PhD candidate, History

Mohamud Awil Mohamed is a PhD candidate in History at the University of Pennsylvania, specializing in Islamic thought and social memory in the Horn of Africa, the Arabian Peninsula, and the Indian Ocean world. He holds a diploma in Islamic Studies from Abubakar As-Siddique Islamic Institute, a BA in History from Augsburg University, and an MA in Heritage Studies and Public History from the University of Minnesota.

At Penn his research has been supported by the Ibn Sina Fund for the Advancement of Islamic Studies and the Janet Lee Stevens Award in Arabic and Islamic Studies. He is a Fontaine Fellow and a researcher with the Schoenberg Database of Manuscripts at the Kislak Center for Special Collections, focusing on Islamicate manuscripts and material culture of the Muslim world.
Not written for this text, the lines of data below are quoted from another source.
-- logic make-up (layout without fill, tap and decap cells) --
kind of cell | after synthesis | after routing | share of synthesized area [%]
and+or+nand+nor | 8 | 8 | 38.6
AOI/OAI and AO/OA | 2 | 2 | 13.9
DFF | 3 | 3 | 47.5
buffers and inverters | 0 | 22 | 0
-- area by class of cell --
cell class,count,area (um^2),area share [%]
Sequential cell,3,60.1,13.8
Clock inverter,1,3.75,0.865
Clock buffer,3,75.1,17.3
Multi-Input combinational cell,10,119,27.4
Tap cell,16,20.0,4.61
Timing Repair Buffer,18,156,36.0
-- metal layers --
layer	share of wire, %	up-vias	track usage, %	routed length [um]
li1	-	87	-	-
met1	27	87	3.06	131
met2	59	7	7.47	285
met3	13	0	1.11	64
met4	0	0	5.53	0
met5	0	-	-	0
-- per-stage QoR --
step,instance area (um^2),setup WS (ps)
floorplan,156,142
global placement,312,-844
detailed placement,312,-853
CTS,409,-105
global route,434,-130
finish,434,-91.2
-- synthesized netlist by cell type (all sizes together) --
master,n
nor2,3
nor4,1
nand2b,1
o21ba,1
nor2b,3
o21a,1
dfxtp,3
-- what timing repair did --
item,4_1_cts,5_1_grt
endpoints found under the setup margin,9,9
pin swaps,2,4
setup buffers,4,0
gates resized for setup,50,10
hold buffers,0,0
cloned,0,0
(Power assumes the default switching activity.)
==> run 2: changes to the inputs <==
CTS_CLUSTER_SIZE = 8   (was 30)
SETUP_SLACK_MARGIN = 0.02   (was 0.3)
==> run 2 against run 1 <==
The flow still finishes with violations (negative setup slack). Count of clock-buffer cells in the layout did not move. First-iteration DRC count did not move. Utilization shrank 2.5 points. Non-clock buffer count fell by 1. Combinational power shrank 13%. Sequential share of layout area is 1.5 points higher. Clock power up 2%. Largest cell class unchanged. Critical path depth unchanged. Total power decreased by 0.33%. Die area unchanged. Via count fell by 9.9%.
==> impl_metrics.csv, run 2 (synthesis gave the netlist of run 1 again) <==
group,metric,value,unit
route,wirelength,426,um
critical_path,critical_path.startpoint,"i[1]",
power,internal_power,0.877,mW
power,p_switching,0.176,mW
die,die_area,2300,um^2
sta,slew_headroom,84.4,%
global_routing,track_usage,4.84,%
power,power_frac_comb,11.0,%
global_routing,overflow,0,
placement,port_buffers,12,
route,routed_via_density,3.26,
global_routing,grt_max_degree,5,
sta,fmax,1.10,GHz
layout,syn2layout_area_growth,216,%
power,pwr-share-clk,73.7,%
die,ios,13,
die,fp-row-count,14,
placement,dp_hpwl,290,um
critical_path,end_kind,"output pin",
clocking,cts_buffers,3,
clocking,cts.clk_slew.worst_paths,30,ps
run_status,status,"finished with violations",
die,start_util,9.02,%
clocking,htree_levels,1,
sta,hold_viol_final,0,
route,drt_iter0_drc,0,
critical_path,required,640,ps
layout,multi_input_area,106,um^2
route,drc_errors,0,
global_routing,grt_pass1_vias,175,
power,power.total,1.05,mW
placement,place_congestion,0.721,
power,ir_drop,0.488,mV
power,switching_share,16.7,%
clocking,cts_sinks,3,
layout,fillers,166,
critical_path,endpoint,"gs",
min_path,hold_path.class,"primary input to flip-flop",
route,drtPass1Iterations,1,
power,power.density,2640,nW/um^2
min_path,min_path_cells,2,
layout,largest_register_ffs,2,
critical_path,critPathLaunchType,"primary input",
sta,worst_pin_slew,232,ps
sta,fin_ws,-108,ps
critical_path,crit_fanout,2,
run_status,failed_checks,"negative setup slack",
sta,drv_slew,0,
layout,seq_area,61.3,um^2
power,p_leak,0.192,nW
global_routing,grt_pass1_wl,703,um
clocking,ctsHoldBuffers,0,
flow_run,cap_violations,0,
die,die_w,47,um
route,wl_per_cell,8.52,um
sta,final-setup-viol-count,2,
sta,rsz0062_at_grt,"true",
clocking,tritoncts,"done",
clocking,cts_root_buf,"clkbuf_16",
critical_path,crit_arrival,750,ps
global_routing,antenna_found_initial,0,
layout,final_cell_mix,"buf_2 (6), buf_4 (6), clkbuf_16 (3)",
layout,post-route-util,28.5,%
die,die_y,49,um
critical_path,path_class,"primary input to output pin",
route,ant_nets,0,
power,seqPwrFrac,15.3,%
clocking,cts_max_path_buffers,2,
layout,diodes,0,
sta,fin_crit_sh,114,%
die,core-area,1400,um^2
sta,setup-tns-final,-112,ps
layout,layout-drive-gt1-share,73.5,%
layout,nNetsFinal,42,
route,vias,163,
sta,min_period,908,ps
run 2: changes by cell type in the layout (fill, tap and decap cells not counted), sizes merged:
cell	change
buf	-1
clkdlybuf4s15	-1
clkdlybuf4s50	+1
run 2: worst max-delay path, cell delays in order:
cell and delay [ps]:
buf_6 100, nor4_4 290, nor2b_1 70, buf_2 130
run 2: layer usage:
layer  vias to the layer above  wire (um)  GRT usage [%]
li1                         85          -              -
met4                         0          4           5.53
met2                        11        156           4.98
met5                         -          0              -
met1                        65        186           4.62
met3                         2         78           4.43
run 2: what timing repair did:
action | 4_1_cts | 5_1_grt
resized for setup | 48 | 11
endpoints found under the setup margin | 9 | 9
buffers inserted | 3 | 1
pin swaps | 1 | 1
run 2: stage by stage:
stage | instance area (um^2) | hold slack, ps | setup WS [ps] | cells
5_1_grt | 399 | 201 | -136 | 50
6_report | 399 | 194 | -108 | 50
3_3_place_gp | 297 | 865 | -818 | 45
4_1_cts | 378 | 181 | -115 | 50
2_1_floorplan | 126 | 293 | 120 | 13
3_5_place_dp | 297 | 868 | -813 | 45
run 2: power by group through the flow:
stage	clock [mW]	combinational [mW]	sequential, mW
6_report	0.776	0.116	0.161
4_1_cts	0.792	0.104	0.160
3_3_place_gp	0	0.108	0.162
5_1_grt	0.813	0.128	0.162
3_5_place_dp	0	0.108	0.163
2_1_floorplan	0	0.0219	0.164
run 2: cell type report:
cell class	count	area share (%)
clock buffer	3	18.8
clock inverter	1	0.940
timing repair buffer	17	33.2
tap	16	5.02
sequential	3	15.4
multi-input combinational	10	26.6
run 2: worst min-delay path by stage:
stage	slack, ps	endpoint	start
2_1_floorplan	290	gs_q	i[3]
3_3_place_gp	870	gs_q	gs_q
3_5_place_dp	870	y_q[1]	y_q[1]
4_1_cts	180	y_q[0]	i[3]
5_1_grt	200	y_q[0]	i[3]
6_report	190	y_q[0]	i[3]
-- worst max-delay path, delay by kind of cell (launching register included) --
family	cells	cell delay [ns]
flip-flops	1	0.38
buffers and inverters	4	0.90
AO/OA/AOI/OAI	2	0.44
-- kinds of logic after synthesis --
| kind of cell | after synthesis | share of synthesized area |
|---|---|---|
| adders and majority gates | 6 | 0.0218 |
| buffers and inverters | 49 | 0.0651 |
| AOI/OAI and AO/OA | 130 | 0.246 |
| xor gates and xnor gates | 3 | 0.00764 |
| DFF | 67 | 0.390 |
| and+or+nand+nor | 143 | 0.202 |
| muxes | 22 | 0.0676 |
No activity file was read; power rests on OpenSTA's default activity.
## src/rtl/rtc_pkg.sv

```systemverilog
// Shared types and helpers for the RTC timekeeping controller.
package rtc_pkg;

  // Controller modes: counting, divider resync, and frozen.
  typedef enum logic [1:0] {
    RUN  = 2'd0,
    SYNC = 2'd1,
    HALT = 2'd2
  } rtc_state_e;

  // Highest legal BCD value of each time field.
  localparam logic [7:0] SEC_MAX  = 8'h59;
  localparam logic [7:0] MIN_MAX  = 8'h59;
  localparam logic [7:0] HOUR_MAX = 8'h23;

  // Packed time of day, hour in the top byte so it lines up with alarm_time.
  typedef struct packed {
    logic [7:0] hour;
    logic [7:0] min;
    logic [7:0] sec;
  } rtc_time_t;

  // Both digits must be decimal and the value must not exceed the field limit.
  // With two valid digits, BCD ordering equals binary ordering, so a plain
  // compare against the limit is enough.
  function automatic logic bcd_valid(input logic [7:0] val, input logic [7:0] limit);
    return (val[3:0] <= 4'd9) && (val[7:4] <= 4'd9) && (val <= limit);
  endfunction

endpackage

```

## src/rtl/rtc_bcd_wrap.sv

```systemverilog
// Two-digit BCD counter that wraps to 00 after LIMIT and reports the carry.
module rtc_bcd_wrap #(
  parameter logic [7:0] LIMIT = 8'h59
) (
  input  logic       clk,
  input  logic       rst,
  input  logic       inc,
  input  logic       load,
  input  logic [7:0] load_val,
  output logic [7:0] value,
  output logic       wrap
);

  logic [7:0] value_q, value_d;
  logic       at_limit;

  assign at_limit = (value_q == LIMIT);
  // A load always wins, so a carry is only reported for a real increment.
  assign wrap     = inc && !load && at_limit;
  assign value    = value_q;

  // Next value: load, or BCD increment with units->tens carry and wrap at LIMIT.
  always_comb begin
    value_d = value_q;
    if (load) begin
      value_d = load_val;
    end else if (inc) begin
      if (at_limit) begin
        value_d = 8'h00;
      end else if (value_q[3:0] == 4'd9) begin
        value_d = {value_q[7:4] + 4'd1, 4'd0};
      end else begin
        value_d = {value_q[7:4], value_q[3:0] + 4'd1};
      end
    end
  end

  // Counter register.
  always_ff @(posedge clk) begin
    if (rst) value_q <= 8'h00;
    else     value_q <= value_d;
  end

endmodule

```

## src/rtl/rtc_time_ctrl.sv

```systemverilog
// 24 h BCD timekeeping controller fed by the 1 Hz divider. Sequences the
// divider reset so the sub-second phase restarts after reset, every time set
// and every resume from hold; provides a set handshake and a sticky alarm.
module rtc_time_ctrl
  import rtc_pkg::*;
#(
  parameter int unsigned DIV_RST_CYCLES   = 4,
  parameter bit          ALARM_EN_DEFAULT = 1'b0
) (
  input  logic        clk,
  input  logic        rst,
  input  logic        tick_1hz,
  output logic        div_rst,
  input  logic        hold,
  input  logic        set_req,
  input  logic [7:0]  set_hour,
  input  logic [7:0]  set_min,
  input  logic [7:0]  set_sec,
  output logic        set_ack,
  output logic        set_err,
  output logic [7:0]  hour,
  output logic [7:0]  min,
  output logic [7:0]  sec,
  output logic        sec_pulse,
  output logic        min_pulse,
  output logic        hour_pulse,
  output logic        day_pulse,
  input  logic        alarm_en,
  input  logic [23:0] alarm_time,
  input  logic        alarm_clr,
  output logic        alarm_irq
);

  localparam logic [7:0] DIV_LOAD = DIV_RST_CYCLES[7:0];

  rtc_state_e state_q, state_d;
  logic [7:0] cnt_q, cnt_d;
  logic       armed_q, armed_d;
  logic       ack_pend_q, ack_pend_d;
  logic       set_ack_q, set_ack_d;
  logic       set_err_q, set_err_d;
  logic       div_rst_q, div_rst_d;
  logic       sec_pulse_q, sec_pulse_d;
  logic       min_pulse_q, min_pulse_d;
  logic       hour_pulse_q, hour_pulse_d;
  logic       day_pulse_q, day_pulse_d;
  logic       chg_q, chg_d;
  logic       alarm_armed_q, alarm_armed_d;
  logic       alarm_irq_q, alarm_irq_d;

  logic       set_fire, set_ok, set_bad, tick_adv;
  logic       sec_wrap, min_wrap, hour_wrap;
  logic [7:0] sec_val, min_val, hour_val;
  rtc_time_t  cur;

  // Qualify the host request and the incoming tick for this cycle.
  always_comb begin
    set_fire = set_req && armed_q && (state_q != SYNC);
    set_ok   = set_fire && bcd_valid(set_hour, HOUR_MAX)
                        && bcd_valid(set_min, MIN_MAX)
                        && bcd_valid(set_sec, SEC_MAX);
    set_bad  = set_fire && !set_ok;
    // hold and an accepted load both swallow the tick.
    tick_adv = tick_1hz && (state_q == RUN) && !hold && !set_ok;
  end

  // Seconds -> minutes -> hours carry chain.
  rtc_bcd_wrap #(.LIMIT(SEC_MAX)) u_sec (
    .clk(clk), .rst(rst), .inc(tick_adv), .load(set_ok), .load_val(set_sec),
    .value(sec_val), .wrap(sec_wrap)
  );

  rtc_bcd_wrap #(.LIMIT(MIN_MAX)) u_min (
    .clk(clk), .rst(rst), .inc(sec_wrap), .load(set_ok), .load_val(set_min),
    .value(min_val), .wrap(min_wrap)
  );

  rtc_bcd_wrap #(.LIMIT(HOUR_MAX)) u_hour (
    .clk(clk), .rst(rst), .inc(min_wrap), .load(set_ok), .load_val(set_hour),
    .value(hour_val), .wrap(hour_wrap)
  );

  assign cur  = '{hour: hour_val, min: min_val, sec: sec_val};
  assign hour = hour_val;
  assign min  = min_val;
  assign sec  = sec_val;

  // Mode sequencing, set handshake and the divider reset request.
  always_comb begin
    state_d    = state_q;
    cnt_d      = cnt_q;
    ack_pend_d = ack_pend_q;
    set_ack_d  = set_bad;
    set_err_d  = set_bad;
    unique case (state_q)
      RUN: begin
        if (hold) begin
          // A load taken together with hold skips the resync it would abort.
          state_d = HALT;
          if (set_ok) set_ack_d = 1'b1;
        end else if (set_ok) begin
          state_d    = SYNC;
          cnt_d      = DIV_LOAD;
          ack_pend_d = 1'b1;
        end
      end
      SYNC: begin
        if (hold) begin
          state_d    = HALT;
          set_ack_d  = ack_pend_q;
          ack_pend_d = 1'b0;
        end else if (cnt_q <= 8'd1) begin
          state_d    = RUN;
          set_ack_d  = ack_pend_q;
          ack_pend_d = 1'b0;
        end else begin
          cnt_d = cnt_q - 8'd1;
        end
      end
      HALT: begin
        if (set_ok) set_ack_d = 1'b1;
        if (!hold) begin
          state_d = SYNC;
          cnt_d   = DIV_LOAD;
        end
      end
      default: begin
        state_d = SYNC;
        cnt_d   = DIV_LOAD;
      end
    endcase
    div_rst_d = (state_d != RUN);
    // One accept per assertion: re-arm only once set_req has been seen low.
    if (set_fire)      armed_d = 1'b0;
    else if (!set_req) armed_d = 1'b1;
    else               armed_d = armed_q;
  end

  // Time-change pulses and the alarm; the match is evaluated on the new time
  // one cycle after it is registered.
  always_comb begin
    sec_pulse_d   = tick_adv;
    min_pulse_d   = sec_wrap;
    hour_pulse_d  = min_wrap;
    day_pulse_d   = hour_wrap;
    chg_d         = tick_adv || set_ok;
    alarm_armed_d = alarm_en;
    alarm_irq_d   = (chg_q && alarm_armed_q && (cur == alarm_time))
                 || (alarm_irq_q && !alarm_clr);
  end

  // Control and output registers.
  always_ff @(posedge clk) begin
    if (rst) begin
      state_q       <= SYNC;
      cnt_q         <= DIV_LOAD;
      armed_q       <= 1'b1;
      ack_pend_q    <= 1'b0;
      set_ack_q     <= 1'b0;
      set_err_q     <= 1'b0;
      div_rst_q     <= 1'b1;
      sec_pulse_q   <= 1'b0;
      min_pulse_q   <= 1'b0;
      hour_pulse_q  <= 1'b0;
      day_pulse_q   <= 1'b0;
      chg_q         <= 1'b0;
      alarm_armed_q <= ALARM_EN_DEFAULT;
      alarm_irq_q   <= 1'b0;
    end else begin
      state_q       <= state_d;
      cnt_q         <= cnt_d;
      armed_q       <= armed_d;
      ack_pend_q    <= ack_pend_d;
      set_ack_q     <= set_ack_d;
      set_err_q     <= set_err_d;
      div_rst_q     <= div_rst_d;
      sec_pulse_q   <= sec_pulse_d;
      min_pulse_q   <= min_pulse_d;
      hour_pulse_q  <= hour_pulse_d;
      day_pulse_q   <= day_pulse_d;
      chg_q         <= chg_d;
      alarm_armed_q <= alarm_armed_d;
      alarm_irq_q   <= alarm_irq_d;
    end
  end

  assign div_rst    = div_rst_q;
  assign set_ack    = set_ack_q;
  assign set_err    = set_err_q;
  assign sec_pulse  = sec_pulse_q;
  assign min_pulse  = min_pulse_q;
  assign hour_pulse = hour_pulse_q;
  assign day_pulse  = day_pulse_q;
  assign alarm_irq  = alarm_irq_q;

endmodule

```
File: config.mk
export PLATFORM = sky130hd
export DESIGN_NAME = nthuee_scroll_ctrl
export DESIGN_NICKNAME = d
export VERILOG_FILES = /design/src/rtl/nthuee_scroll_ctrl.sv
export SDC_FILE = /design/constraint.sdc
export NUM_CORES = 1
export LEC_CHECK = 0
export ABC_AREA = 1
export CORE_MARGIN = 10
export CORE_UTILIZATION = 60
export DETAILED_ROUTE_END_ITERATION = 6
export PLACE_DENSITY = 0.79
export SYNTH_ARGS = -nofsm -noshare
export SYNTH_HDL_FRONTEND = slang
export SYNTH_SLANG_ARGS = --single-unit
File: constraint.sdc
create_clock -name clk -period 3.15 [get_ports clk]
set_input_delay 0.315 -clock clk [delete_from_list [all_inputs] [get_ports clk]]
set_output_delay 0.315 -clock clk [all_outputs]
set_load 0.005 [all_outputs]
### src/rtl/xbar_requester.sv
// Crossbar requester: buffers upstream flits in a small FIFO, presents the head
// flit to one crossbar port and reports grants, drops and starvation.
module xbar_requester #(
  parameter int PORTS      = 2,
  parameter int WIDTH      = 8,
  parameter int DEPTH      = 4,
  parameter int STARVE_LIM = 16
) (
  input  logic             clk,
  input  logic             rst_n,
  input  logic [WIDTH-1:0] in_data,
  input  logic [PORTS-1:0] in_dest,
  input  logic             in_valid,
  output logic             in_ready,
  output logic [WIDTH-1:0] xb_data,
  output logic [PORTS-1:0] xb_dest,
  output logic             xb_dest_en,
  input  logic             xb_ack,
  output logic             starve,
  output logic             drop,
  output logic [15:0]      sent_cnt
);

  localparam int AW = $clog2(DEPTH);
  localparam int CW = AW + 1;
  localparam int WW = $clog2(STARVE_LIM + 1);
  localparam logic [CW-1:0]    FULL_V  = CW'(DEPTH);
  localparam logic [PORTS:0]   PORTS_V = (PORTS + 1)'(PORTS);
  localparam logic [WW-1:0]    LIM_V   = WW'(STARVE_LIM);

  typedef enum logic [1:0] {IDLE, REQ, STARVED} state_t;

  state_t           state;
  logic [WIDTH-1:0] mem_data [DEPTH];
  logic [PORTS-1:0] mem_dest [DEPTH];
  logic [AW-1:0]    wr_ptr;
  logic [AW-1:0]    rd_ptr;
  logic [CW-1:0]    count;
  logic [CW-1:0]    count_nxt;
  logic [WW-1:0]    wait_cnt;
  logic [WW-1:0]    wait_inc;
  logic             accept;
  logic             legal;
  logic             push;
  logic             grant;

  assign in_ready   = (count != FULL_V);
  assign accept     = in_valid && in_ready;
  assign legal      = ({1'b0, in_dest} < PORTS_V);
  assign push       = accept && legal;
  assign xb_dest_en = (count != '0);
  assign grant      = xb_dest_en && xb_ack;
  assign xb_data    = xb_dest_en ? mem_data[rd_ptr] : '0;
  assign xb_dest    = xb_dest_en ? mem_dest[rd_ptr] : '0;
  assign starve     = (state == STARVED);
  assign wait_inc   = (wait_cnt == LIM_V) ? wait_cnt : wait_cnt + WW'(1);

  always_comb begin
    count_nxt = count;
    case ({push, grant})
      2'b10:   count_nxt = count + CW'(1);
      2'b01:   count_nxt = count - CW'(1);
      default: count_nxt = count;
    endcase
  end

  // Payload storage carries no reset; validity is defined by the pointers.
  always_ff @(posedge clk) begin
    if (push) begin
      mem_data[wr_ptr] <= in_data;
      mem_dest[wr_ptr] <= in_dest;
    end
  end

  always_ff @(posedge clk or negedge rst_n) begin
    if (!rst_n) begin
      wr_ptr   <= '0;
      rd_ptr   <= '0;
      count    <= '0;
      drop     <= 1'b0;
      sent_cnt <= '0;
    end else begin
      count <= count_nxt;
      drop  <= accept && !legal;
      if (push)
        wr_ptr <= wr_ptr + AW'(1);
      if (grant) begin
        rd_ptr   <= rd_ptr + AW'(1);
        sent_cnt <= sent_cnt + 16'd1;
      end
    end
  end

  // Request FSM: state REQ/STARVED exactly when the FIFO holds a flit.
  always_ff @(posedge clk or negedge rst_n) begin
    if (!rst_n) begin
      state    <= IDLE;
      wait_cnt <= '0;
    end else begin
      case (state)
        IDLE: begin
          wait_cnt <= '0;
          if (push)
            state <= REQ;
        end
        REQ, STARVED: begin
          if (grant) begin
            wait_cnt <= '0;
            state    <= (count_nxt == '0) ? IDLE : REQ;
          end else begin
            wait_cnt <= wait_inc;
            if (wait_inc == LIM_V)
              state <= STARVED;
          end
        end
        default: begin
          state    <= IDLE;
          wait_cnt <= '0;
        end
      endcase
    end
  end

endmodule
**src/rtl/top_ram_pkg.sv**
```systemverilog
// Shared definitions for the scratch RAM and its clear controller.
package top_ram_pkg;

   localparam int ADDR_W_DEF = 7;
   localparam int DATA_W_DEF = 8;
   localparam int DEPTH_DEF  = 2 ** ADDR_W_DEF;

   typedef logic [DATA_W_DEF-1:0] word_t;
   typedef logic [ADDR_W_DEF-1:0] addr_t;

   // Clear-engine states
   typedef enum logic {
      ST_CLEAR = 1'b0,
      ST_READY = 1'b1
   } clr_state_t;

endpackage

```
**src/rtl/top_ram_clear_ctrl.sv**
```systemverilog
// Post-reset zero-fill sweep and the write-port mux between sweep and user.
//
// state    | meaning
// ST_CLEAR | sweeping mem[ptr] <= 0, user accesses ignored
// ST_READY | sweep done, user writes routed to the array
module top_ram_clear_ctrl
   import top_ram_pkg::*;
#(
   parameter int ADDR_W = ADDR_W_DEF,
   parameter int DATA_W = DATA_W_DEF
) (
   input  logic              clk,
   input  logic              rst_n,
   input  logic              wen,
   input  logic [ADDR_W-1:0] addr,
   input  logic [DATA_W-1:0] din,
   output logic              mem_we,
   output logic [ADDR_W-1:0] mem_addr,
   output logic [DATA_W-1:0] mem_din,
   output logic              ready
);

   localparam logic [ADDR_W-1:0] PTR_LAST = '1;
   localparam logic [ADDR_W-1:0] PTR_ONE  = ADDR_W'(1);

   clr_state_t        state, state_nxt;
   logic [ADDR_W-1:0] ptr, ptr_nxt;

   // State and pointer registers; reset restarts the sweep from address 0
   always_ff @(posedge clk) begin
      if (!rst_n) begin
         state <= ST_CLEAR;
         ptr   <= '0;
      end else begin
         state <= state_nxt;
         ptr   <= ptr_nxt;
      end
   end

   // Next state and write-port selection
   always_comb begin
      state_nxt = state;
      ptr_nxt   = ptr;
      mem_we    = 1'b0;
      mem_addr  = addr;
      mem_din   = din;
      unique case (state)
         ST_CLEAR: begin
            mem_we   = 1'b1;
            mem_addr = ptr;
            mem_din  = '0;
            // pointer parks on the last address instead of wrapping
            if (ptr == PTR_LAST) begin
               state_nxt = ST_READY;
            end else begin
               ptr_nxt = ptr + PTR_ONE;
            end
         end
         ST_READY: begin
            mem_we = wen;
         end
         default: begin
            state_nxt = ST_CLEAR;
            ptr_nxt   = '0;
         end
      endcase
      // the array must not change on an edge where reset is sampled low
      if (!rst_n) begin
         mem_we = 1'b0;
      end
   end

   assign ready = (state == ST_READY);

endmodule

```
**src/rtl/top_ram.sv**
```systemverilog
// Single-port synchronous scratch RAM with post-reset zero fill,
// write-through on writes and one-cycle registered read data.
module top_ram
   import top_ram_pkg::*;
#(
   parameter int ADDR_W = ADDR_W_DEF,
   parameter int DATA_W = DATA_W_DEF
) (
   input  logic              clk,
   input  logic              rst_n,
   input  logic              wen,
   input  logic [ADDR_W-1:0] addr,
   input  logic [DATA_W-1:0] din,
   output logic [DATA_W-1:0] dout,
   output logic              ready
);

   localparam int DEPTH = 2 ** ADDR_W;

   logic [DATA_W-1:0] mem [DEPTH];
   logic              mem_we;
   logic [ADDR_W-1:0] mem_addr;
   logic [DATA_W-1:0] mem_din;

   top_ram_clear_ctrl #(
      .ADDR_W (ADDR_W),
      .DATA_W (DATA_W)
   ) u_clear_ctrl (
      .clk      (clk),
      .rst_n    (rst_n),
      .wen      (wen),
      .addr     (addr),
      .din      (din),
      .mem_we   (mem_we),
      .mem_addr (mem_addr),
      .mem_din  (mem_din),
      .ready    (ready)
   );

   // Storage array; written by either the clear sweep or the user port
   always_ff @(posedge clk) begin
      if (mem_we) begin
         mem[mem_addr] <= mem_din;
      end
   end

   // Output register: zero until ready, then write-through or read
   always_ff @(posedge clk) begin
      if (!rst_n) begin
         dout <= '0;
      end else if (!ready) begin
         dout <= '0;
      end else if (wen) begin
         dout <= din;
      end else begin
         dout <= mem[addr];
      end
   end

endmodule

```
His work examines the intersection of sharīʿah and customary law (xeer) in Bilād al-Ṣūmāl, a historical region encompassing present-day Somalia, Djibouti, Eastern Ethiopia, and northern Kenya. He explores anathematization, creedal contestation, the evolution of Salafism, and the politics of sacred space as key sites for negotiating religious authority. His research draws on classical Islamic texts, oral traditions, and transnational archival sources to map the intellectual and institutional networks shaping Islam in the region.

He has previously served as a Graduate Fellow with the Hill Museum and Manuscript Library (HMML), where he cataloged East African Islamic manuscripts, and as a Digital Humanities and Oral Histories Fellow with the University of Minnesota Libraries’ MN Transform project. His research on COVID-era fatāwā was conducted as an Andrew W. Mellon Graduate Fellow under the mentorship of Dr. Hassan Abdelsalam.

 

Trained in traditional Islamic seminaries across Morocco, Turkey, Saudi Arabia, and Somalia, he specializes in legal theory, ḥadīth studies, and Islamic historiography. Outside academia, he is a translator of classical Islamic texts and Somali poetry.